*** Block opens ***

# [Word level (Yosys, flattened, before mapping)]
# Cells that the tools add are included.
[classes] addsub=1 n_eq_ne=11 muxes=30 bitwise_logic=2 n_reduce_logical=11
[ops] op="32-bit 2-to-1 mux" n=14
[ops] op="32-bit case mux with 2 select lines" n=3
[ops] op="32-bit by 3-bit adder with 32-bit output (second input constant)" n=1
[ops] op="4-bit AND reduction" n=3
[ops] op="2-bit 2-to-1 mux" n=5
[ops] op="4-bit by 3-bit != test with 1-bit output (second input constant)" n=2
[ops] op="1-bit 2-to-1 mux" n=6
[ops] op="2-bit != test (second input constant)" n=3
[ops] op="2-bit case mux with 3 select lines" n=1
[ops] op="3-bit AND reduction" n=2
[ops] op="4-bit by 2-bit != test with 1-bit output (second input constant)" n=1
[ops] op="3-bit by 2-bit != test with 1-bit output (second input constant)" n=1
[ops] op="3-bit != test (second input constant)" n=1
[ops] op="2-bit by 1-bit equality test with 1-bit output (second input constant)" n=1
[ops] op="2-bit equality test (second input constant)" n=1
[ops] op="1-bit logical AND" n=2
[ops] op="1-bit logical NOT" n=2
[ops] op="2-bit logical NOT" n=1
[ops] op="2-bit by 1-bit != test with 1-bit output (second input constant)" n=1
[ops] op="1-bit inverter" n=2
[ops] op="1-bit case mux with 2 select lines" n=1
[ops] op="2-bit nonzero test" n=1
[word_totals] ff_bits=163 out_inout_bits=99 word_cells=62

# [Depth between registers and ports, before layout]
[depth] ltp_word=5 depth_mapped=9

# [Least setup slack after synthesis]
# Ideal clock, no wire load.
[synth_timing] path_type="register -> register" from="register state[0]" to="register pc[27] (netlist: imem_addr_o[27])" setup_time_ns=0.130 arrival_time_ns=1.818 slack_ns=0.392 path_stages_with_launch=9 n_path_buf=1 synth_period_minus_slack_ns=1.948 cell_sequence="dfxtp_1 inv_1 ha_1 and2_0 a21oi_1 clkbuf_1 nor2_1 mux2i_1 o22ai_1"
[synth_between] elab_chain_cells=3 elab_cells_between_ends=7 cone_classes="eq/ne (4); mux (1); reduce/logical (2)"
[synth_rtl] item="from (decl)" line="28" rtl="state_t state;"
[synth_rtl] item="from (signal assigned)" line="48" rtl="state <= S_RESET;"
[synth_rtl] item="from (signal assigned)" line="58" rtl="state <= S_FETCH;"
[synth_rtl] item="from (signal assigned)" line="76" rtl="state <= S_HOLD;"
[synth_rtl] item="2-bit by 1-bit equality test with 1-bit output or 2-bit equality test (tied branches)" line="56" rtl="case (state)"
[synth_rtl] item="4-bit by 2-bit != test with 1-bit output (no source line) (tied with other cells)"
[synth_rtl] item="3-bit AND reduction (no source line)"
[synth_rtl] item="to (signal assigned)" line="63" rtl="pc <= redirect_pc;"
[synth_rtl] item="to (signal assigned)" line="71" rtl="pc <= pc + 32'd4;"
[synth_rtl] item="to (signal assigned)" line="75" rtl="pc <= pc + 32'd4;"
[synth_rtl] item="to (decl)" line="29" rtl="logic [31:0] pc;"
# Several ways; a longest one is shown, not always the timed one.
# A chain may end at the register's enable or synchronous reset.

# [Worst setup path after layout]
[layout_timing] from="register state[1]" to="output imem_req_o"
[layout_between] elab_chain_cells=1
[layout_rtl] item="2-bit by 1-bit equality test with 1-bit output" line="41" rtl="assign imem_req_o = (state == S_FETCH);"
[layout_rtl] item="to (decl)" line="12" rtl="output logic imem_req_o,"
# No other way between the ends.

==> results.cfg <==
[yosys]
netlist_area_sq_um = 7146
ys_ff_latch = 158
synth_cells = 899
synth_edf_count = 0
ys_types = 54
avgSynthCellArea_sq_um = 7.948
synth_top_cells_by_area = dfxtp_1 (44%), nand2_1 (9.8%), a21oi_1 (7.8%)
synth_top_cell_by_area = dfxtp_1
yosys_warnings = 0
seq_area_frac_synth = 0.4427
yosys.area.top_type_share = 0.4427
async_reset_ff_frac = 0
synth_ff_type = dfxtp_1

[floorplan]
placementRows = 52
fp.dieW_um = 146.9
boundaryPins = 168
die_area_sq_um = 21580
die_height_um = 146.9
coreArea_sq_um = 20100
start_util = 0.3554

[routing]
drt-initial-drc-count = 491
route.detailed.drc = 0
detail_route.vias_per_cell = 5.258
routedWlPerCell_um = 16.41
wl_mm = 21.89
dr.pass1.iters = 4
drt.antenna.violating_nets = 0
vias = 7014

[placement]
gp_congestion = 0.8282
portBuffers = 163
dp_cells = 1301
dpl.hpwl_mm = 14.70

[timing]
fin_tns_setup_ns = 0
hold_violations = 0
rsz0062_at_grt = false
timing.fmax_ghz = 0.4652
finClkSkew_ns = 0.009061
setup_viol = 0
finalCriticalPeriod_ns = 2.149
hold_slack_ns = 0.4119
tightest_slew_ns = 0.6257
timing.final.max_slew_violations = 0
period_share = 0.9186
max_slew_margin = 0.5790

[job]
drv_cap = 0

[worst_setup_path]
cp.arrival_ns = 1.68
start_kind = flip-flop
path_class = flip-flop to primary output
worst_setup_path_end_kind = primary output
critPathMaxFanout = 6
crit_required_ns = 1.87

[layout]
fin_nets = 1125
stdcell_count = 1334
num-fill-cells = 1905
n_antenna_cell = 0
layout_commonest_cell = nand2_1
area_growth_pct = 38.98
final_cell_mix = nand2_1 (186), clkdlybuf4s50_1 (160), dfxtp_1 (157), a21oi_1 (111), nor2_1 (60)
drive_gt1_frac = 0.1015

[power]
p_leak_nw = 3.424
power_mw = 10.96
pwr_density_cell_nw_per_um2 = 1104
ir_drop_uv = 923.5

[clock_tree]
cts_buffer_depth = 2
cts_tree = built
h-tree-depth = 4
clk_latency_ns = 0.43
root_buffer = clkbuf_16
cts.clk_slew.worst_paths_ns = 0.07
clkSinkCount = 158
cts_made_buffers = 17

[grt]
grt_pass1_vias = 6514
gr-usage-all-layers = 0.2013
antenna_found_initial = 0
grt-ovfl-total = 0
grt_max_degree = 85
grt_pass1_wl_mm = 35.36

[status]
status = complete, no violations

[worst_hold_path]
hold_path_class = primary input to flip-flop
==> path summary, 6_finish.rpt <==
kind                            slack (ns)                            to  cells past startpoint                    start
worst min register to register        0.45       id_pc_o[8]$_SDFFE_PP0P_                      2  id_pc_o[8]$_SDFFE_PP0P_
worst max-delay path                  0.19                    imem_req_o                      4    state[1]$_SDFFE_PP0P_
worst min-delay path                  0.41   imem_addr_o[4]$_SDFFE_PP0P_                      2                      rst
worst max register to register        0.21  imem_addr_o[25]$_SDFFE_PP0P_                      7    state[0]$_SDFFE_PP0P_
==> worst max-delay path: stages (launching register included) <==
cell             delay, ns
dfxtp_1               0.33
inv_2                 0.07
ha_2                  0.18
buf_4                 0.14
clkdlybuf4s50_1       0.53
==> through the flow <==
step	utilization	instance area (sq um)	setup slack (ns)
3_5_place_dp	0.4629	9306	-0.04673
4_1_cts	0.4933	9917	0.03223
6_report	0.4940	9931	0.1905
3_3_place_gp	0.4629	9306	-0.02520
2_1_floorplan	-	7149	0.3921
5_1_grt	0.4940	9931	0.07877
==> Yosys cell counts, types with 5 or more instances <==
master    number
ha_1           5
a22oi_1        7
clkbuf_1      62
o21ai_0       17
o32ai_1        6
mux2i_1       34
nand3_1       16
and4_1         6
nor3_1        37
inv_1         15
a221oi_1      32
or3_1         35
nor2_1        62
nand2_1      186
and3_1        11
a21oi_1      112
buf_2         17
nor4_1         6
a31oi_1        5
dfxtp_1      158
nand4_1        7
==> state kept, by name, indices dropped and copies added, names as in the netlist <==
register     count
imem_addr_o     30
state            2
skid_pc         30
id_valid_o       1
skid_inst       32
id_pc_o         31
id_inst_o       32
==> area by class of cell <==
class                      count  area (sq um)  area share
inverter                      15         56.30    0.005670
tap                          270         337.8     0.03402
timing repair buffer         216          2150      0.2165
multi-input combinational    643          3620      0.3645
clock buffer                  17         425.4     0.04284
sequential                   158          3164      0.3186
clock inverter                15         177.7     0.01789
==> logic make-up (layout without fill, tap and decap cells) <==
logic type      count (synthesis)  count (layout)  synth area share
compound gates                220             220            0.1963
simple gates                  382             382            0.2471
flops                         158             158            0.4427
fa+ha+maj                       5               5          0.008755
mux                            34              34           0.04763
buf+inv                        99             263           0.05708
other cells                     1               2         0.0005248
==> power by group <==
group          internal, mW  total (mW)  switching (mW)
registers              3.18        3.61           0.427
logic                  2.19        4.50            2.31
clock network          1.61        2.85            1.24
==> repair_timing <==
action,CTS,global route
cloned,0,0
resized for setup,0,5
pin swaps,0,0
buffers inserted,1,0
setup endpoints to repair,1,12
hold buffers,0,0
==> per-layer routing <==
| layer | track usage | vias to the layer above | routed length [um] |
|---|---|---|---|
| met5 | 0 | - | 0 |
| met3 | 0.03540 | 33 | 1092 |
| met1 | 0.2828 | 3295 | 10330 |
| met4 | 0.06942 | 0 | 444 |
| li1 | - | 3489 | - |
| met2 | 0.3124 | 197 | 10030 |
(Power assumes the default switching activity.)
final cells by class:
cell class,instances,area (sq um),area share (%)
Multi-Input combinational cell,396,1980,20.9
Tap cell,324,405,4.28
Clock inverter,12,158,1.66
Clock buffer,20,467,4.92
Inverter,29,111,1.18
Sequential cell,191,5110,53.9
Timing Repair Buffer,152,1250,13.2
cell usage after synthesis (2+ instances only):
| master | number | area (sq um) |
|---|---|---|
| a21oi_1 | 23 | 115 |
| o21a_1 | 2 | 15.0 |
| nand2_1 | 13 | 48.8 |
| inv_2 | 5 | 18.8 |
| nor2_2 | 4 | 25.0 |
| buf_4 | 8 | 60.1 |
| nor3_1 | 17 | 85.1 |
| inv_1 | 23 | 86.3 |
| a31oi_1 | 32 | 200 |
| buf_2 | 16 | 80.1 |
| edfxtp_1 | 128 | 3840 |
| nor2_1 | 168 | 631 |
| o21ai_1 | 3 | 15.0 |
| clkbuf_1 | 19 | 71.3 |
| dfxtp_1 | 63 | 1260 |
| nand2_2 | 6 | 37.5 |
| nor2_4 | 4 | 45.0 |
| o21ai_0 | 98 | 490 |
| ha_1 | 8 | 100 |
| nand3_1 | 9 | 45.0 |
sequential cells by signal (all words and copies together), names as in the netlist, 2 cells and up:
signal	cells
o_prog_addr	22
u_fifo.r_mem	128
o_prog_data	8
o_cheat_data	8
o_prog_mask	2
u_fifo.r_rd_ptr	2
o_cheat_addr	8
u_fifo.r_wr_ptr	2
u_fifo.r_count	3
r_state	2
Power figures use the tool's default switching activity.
<file path="config.mk">
export PLATFORM = sky130hd
export DESIGN_NAME = fabric_cfg_ctrl
export DESIGN_NICKNAME = d
export VERILOG_FILES = /design/src/rtl/fabric_cfg_ctrl.sv
export SDC_FILE = /design/constraint.sdc
export NUM_CORES = 1
export LEC_CHECK = 0
export BUFFER_PORTS_ARGS = -buffer_cell sky130_fd_sc_hd__buf_4
export CORE_AREA = 2 2 86 88
export DETAILED_ROUTE_END_ITERATION = 16
export DIE_AREA = 0 0 88 90
export PLACE_DENSITY_LB_ADDON = 0.2
export SLEW_MARGIN = 20
export SYNTH_ARGS = -nofsm -noshare
export SYNTH_HDL_FRONTEND = slang
export SYNTH_SLANG_ARGS = --single-unit
</file>
<file path="constraint.sdc">
create_clock -name clk -period 5.45 [get_ports clk]
set_clock_uncertainty 0.15 [all_clocks]
set_input_delay 0.8175 -clock clk [delete_from_list [all_inputs] [get_ports clk]]
set_output_delay 0.8175 -clock clk [all_outputs]
set_load 0.1 [all_outputs]
</file>
$ cat config.mk
export PLATFORM = sky130hd
export DESIGN_NAME = scan_deserializer
export DESIGN_NICKNAME = d
export VERILOG_FILES = /design/src/rtl/scan_deserializer.sv
export SDC_FILE = /design/constraint.sdc
export NUM_CORES = 1
export LEC_CHECK = 0
export CORE_UTILIZATION = 24
export CTS_CLUSTER_SIZE = 14
export DETAILED_ROUTE_END_ITERATION = 8
export SLEW_MARGIN = 30
export SYNTH_ARGS = -nofsm -noshare
export SYNTH_HDL_FRONTEND = slang
export SYNTH_SLANG_ARGS = --single-unit
$ cat constraint.sdc
create_clock -name clk -period 3.6 [get_ports clk]
set_clock_uncertainty 0.15 [all_clocks]
set_input_delay 0.72 -clock clk [delete_from_list [all_inputs] [get_ports clk]]
set_output_delay 0.72 -clock clk [all_outputs]
set_load 0.01 [all_outputs]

*** Block closes ***

● Your task:
Using the data above, print exactly the lines from the line that contains "yosys.area.top_type_share = 0.4427" through the line that contains "portBuffers = 163", with both included.

● Answer section:
yosys.area.top_type_share = 0.4427
async_reset_ff_frac = 0
synth_ff_type = dfxtp_1

[floorplan]
placementRows = 52
fp.dieW_um = 146.9
boundaryPins = 168
die_area_sq_um = 21580
die_height_um = 146.9
coreArea_sq_um = 20100
start_util = 0.3554

[routing]
drt-initial-drc-count = 491
route.detailed.drc = 0
detail_route.vias_per_cell = 5.258
routedWlPerCell_um = 16.41
wl_mm = 21.89
dr.pass1.iters = 4
drt.antenna.violating_nets = 0
vias = 7014

[placement]
gp_congestion = 0.8282
portBuffers = 163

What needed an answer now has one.